Formation and evolution of radiation defects under low-temperature neutron irradiation

In the study of processes occurring in materials under neutron irradiation, temperature, the rate of radiation damage and the damaging dose are usually used as characteristics of its impact. However, mentioned characteristics are not enough for description of the microstructure evolution since it depends both on the amount of developed point defects and their mutual orientation. Consequently, current study proposes the way of consistent description for the processes of radiation defects formation and evolution in condition of low-temperature neutron irradiation. The feature of the way is the use of a statistic model of defect migration. For the cross section descriptions of the interactions between neutrons (depending on their energies) and atoms the analytic expressions fitting procedure is performed allowing calculations without expensive high-velocity electronic computing systems.
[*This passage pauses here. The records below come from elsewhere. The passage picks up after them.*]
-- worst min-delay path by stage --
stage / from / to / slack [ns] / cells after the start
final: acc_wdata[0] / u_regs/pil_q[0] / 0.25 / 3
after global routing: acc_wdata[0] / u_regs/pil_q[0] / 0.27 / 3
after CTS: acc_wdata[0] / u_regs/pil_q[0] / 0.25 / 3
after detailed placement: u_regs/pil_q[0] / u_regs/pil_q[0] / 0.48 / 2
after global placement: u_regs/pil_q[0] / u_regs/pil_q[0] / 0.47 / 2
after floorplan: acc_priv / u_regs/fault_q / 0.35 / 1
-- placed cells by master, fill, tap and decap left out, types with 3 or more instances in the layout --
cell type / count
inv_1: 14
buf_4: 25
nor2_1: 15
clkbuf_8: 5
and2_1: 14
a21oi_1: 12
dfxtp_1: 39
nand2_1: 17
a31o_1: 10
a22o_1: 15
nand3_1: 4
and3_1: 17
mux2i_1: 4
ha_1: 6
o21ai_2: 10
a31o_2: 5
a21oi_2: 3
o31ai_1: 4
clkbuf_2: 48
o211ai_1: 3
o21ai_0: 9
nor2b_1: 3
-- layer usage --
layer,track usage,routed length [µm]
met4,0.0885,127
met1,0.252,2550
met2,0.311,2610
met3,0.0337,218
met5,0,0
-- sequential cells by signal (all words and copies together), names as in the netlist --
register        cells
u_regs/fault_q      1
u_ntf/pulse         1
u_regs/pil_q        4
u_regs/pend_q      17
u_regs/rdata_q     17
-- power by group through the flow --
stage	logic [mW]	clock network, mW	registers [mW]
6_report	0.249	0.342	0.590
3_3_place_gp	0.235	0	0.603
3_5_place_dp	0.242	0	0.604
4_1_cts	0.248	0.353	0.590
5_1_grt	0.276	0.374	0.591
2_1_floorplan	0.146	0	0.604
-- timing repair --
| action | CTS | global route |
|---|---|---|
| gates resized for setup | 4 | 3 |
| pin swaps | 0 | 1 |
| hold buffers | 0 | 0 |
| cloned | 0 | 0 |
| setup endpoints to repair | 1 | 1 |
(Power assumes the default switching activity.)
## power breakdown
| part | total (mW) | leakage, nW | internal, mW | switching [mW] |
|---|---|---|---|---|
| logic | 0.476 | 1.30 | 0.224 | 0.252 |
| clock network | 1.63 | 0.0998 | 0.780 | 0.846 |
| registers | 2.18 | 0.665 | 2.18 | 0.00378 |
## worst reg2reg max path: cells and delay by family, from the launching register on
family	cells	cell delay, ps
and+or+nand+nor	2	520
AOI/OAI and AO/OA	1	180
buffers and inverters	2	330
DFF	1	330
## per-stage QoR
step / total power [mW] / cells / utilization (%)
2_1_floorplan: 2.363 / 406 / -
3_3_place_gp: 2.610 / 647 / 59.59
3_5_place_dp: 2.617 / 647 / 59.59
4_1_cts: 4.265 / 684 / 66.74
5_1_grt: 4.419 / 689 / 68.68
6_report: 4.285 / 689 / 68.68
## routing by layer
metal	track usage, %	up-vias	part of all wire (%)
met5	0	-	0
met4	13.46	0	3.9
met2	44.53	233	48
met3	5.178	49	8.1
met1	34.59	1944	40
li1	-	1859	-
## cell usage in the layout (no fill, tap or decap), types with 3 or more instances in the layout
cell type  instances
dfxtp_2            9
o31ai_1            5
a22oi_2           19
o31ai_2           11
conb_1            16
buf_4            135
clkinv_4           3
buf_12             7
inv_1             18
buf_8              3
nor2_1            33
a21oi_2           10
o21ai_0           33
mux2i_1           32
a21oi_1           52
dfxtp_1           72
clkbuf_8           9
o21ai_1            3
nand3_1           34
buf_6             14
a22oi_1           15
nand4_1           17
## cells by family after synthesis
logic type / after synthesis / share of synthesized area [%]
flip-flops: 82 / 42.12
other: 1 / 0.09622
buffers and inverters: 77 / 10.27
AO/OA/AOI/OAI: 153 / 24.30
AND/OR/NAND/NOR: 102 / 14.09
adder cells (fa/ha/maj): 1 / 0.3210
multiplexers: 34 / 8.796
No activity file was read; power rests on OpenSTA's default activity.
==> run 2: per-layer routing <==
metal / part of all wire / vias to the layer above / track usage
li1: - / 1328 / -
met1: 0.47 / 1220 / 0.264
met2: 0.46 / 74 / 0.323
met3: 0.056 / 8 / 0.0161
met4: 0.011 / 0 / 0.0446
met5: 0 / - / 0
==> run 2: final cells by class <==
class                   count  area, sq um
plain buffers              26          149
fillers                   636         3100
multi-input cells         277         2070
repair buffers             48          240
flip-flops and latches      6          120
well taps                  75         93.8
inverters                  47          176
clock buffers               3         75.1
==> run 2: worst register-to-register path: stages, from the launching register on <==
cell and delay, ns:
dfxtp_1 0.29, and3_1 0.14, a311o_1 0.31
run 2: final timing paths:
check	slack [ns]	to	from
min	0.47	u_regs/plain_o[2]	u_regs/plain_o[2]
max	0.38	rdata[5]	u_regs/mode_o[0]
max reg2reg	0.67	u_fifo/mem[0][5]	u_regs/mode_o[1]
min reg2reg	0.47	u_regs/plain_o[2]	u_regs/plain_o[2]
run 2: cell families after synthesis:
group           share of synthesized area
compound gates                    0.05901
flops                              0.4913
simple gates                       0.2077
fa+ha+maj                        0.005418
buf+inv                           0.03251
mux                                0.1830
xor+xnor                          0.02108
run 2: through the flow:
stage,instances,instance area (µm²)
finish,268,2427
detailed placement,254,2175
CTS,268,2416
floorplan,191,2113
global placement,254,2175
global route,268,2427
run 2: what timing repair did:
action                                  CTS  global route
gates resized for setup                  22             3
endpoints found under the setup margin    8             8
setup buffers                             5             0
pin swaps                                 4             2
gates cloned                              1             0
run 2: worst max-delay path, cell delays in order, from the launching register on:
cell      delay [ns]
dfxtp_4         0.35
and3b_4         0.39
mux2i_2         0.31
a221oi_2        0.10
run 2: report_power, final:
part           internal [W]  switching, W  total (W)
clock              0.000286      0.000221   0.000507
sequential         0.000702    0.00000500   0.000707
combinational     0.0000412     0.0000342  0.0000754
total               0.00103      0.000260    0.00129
--- config.mk ---
export PLATFORM = sky130hd
export DESIGN_NAME = cs_cycle_gen
export DESIGN_NICKNAME = d
export VERILOG_FILES = /design/src/rtl/cs_cycle_pkg.sv /design/src/rtl/cs_phase_timer.sv /design/src/rtl/cs_seq_fsm.sv /design/src/rtl/cs_pin_drive.sv /design/src/rtl/cs_cycle_gen.sv
export SDC_FILE = /design/constraint.sdc
export NUM_CORES = 1
export LEC_CHECK = 0
export ABC_AREA = 1
export ABC_CLOCK_PERIOD_IN_PS = 2100
export BUFFER_PORTS_ARGS = -buffer_cell sky130_fd_sc_hd__buf_2
export CORE_MARGIN = 2
export CORE_UTILIZATION = 44
export DETAILED_ROUTE_END_ITERATION = 10
export PLACE_DENSITY_LB_ADDON = 0.15
export SLEW_MARGIN = 20
export SYNTH_ARGS = -nofsm -noshare
export SYNTH_HDL_FRONTEND = slang
export SYNTH_SLANG_ARGS = --single-unit
--- constraint.sdc ---
create_clock -name clk -period 2.1 [get_ports clk]
set_input_delay 0.42 -clock clk [delete_from_list [all_inputs] [get_ports clk]]
set_output_delay 0.42 -clock clk [all_outputs]
set_load 0.02 [all_outputs]
--- src/rtl/cs_cycle_pkg.sv ---
package cs_cycle_pkg;

   localparam int TMR_W  = 3;
   localparam int WAIT_W = 5;
   localparam int CNT_W  = 5;

   typedef enum logic [2:0] {
      PH_IDLE,
      PH_SETUP,
      PH_CSDLY,
      PH_STROBE,
      PH_NEGDLY,
      PH_HOLD,
      PH_DONE
   } phase_e;

   typedef struct packed {
      logic [TMR_W-1:0]  setup;
      logic [TMR_W-1:0]  strb_dly;
      logic [WAIT_W-1:0] wait_n;
      logic [TMR_W-1:0]  negate;
      logic [TMR_W-1:0]  hold;
      logic              bs_long;
   } timing_t;

   // Starting at phase p, return the first phase whose length is nonzero.
   function automatic phase_e first_live(input phase_e p, input timing_t t);
      phase_e r;
      case (p)
         PH_SETUP:  r = (t.setup != '0)    ? PH_SETUP :
                        (t.strb_dly != '0) ? PH_CSDLY : PH_STROBE;
         PH_CSDLY:  r = (t.strb_dly != '0) ? PH_CSDLY : PH_STROBE;
         PH_NEGDLY: r = (t.negate != '0)   ? PH_NEGDLY :
                        (t.hold != '0)     ? PH_HOLD : PH_DONE;
         PH_HOLD:   r = (t.hold != '0)     ? PH_HOLD : PH_DONE;
         default:   r = p;
      endcase
      return r;
   endfunction

   // Counter load value (phase length minus one) on entry to phase p.
   function automatic logic [CNT_W-1:0] phase_load(input phase_e p, input timing_t t);
      logic [CNT_W-1:0] r;
      case (p)
         PH_SETUP:  r = CNT_W'(t.setup)    - CNT_W'(1);
         PH_CSDLY:  r = CNT_W'(t.strb_dly) - CNT_W'(1);
         PH_STROBE: r = CNT_W'(t.wait_n);
         PH_NEGDLY: r = CNT_W'(t.negate)   - CNT_W'(1);
         PH_HOLD:   r = CNT_W'(t.hold)     - CNT_W'(1);
         default:   r = '0;
      endcase
      return r;
   endfunction

   function automatic logic in_cs_window(input phase_e p);
      return (p == PH_CSDLY) || (p == PH_STROBE) || (p == PH_NEGDLY);
   endfunction

   function automatic logic in_addr_window(input phase_e p);
      return (p != PH_IDLE) && (p != PH_DONE);
   endfunction

endpackage

--- src/rtl/cs_phase_timer.sv ---
module cs_phase_timer #(
   parameter int CNT_W    = 5,
   parameter int MAX_LOAD = 25
) (
   input  logic             clk,
   input  logic             rst_n,
   input  logic             load,
   input  logic [CNT_W-1:0] load_val,
   output logic             expired
);

   if (MAX_LOAD >= (1 << CNT_W)) begin : g_bad_width
      $error("cs_phase_timer: MAX_LOAD does not fit in CNT_W bits");
   end

   logic [CNT_W-1:0] cnt_q;

   always_ff @(posedge clk or negedge rst_n) begin
      if (!rst_n)              cnt_q <= '0;
      else if (load)           cnt_q <= load_val;
      else if (cnt_q != '0)    cnt_q <= cnt_q - CNT_W'(1);
   end

   assign expired = (cnt_q == '0);


   cnt_range_chk: assert property (@(posedge clk) disable iff (!rst_n)
      cnt_q <= CNT_W'(MAX_LOAD));

endmodule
Mentioned approach was applied to describe the radiation defects evolution in chromium (as BCC structure pattern) exposed to low-temperature neutron irradiation in the reactor IVV-2M. It is shown that calculation results have a good match with experimental data regarding the number of vacancies accumulated in the sample during irradiation obtained using the dilatometer measurements. The developed approach is supposed to be uniform due to application for the description of defects formation and evolution in pure metals as well as in the alloys under irradiation in a wider temperature range in the reactors with various neutron spectra.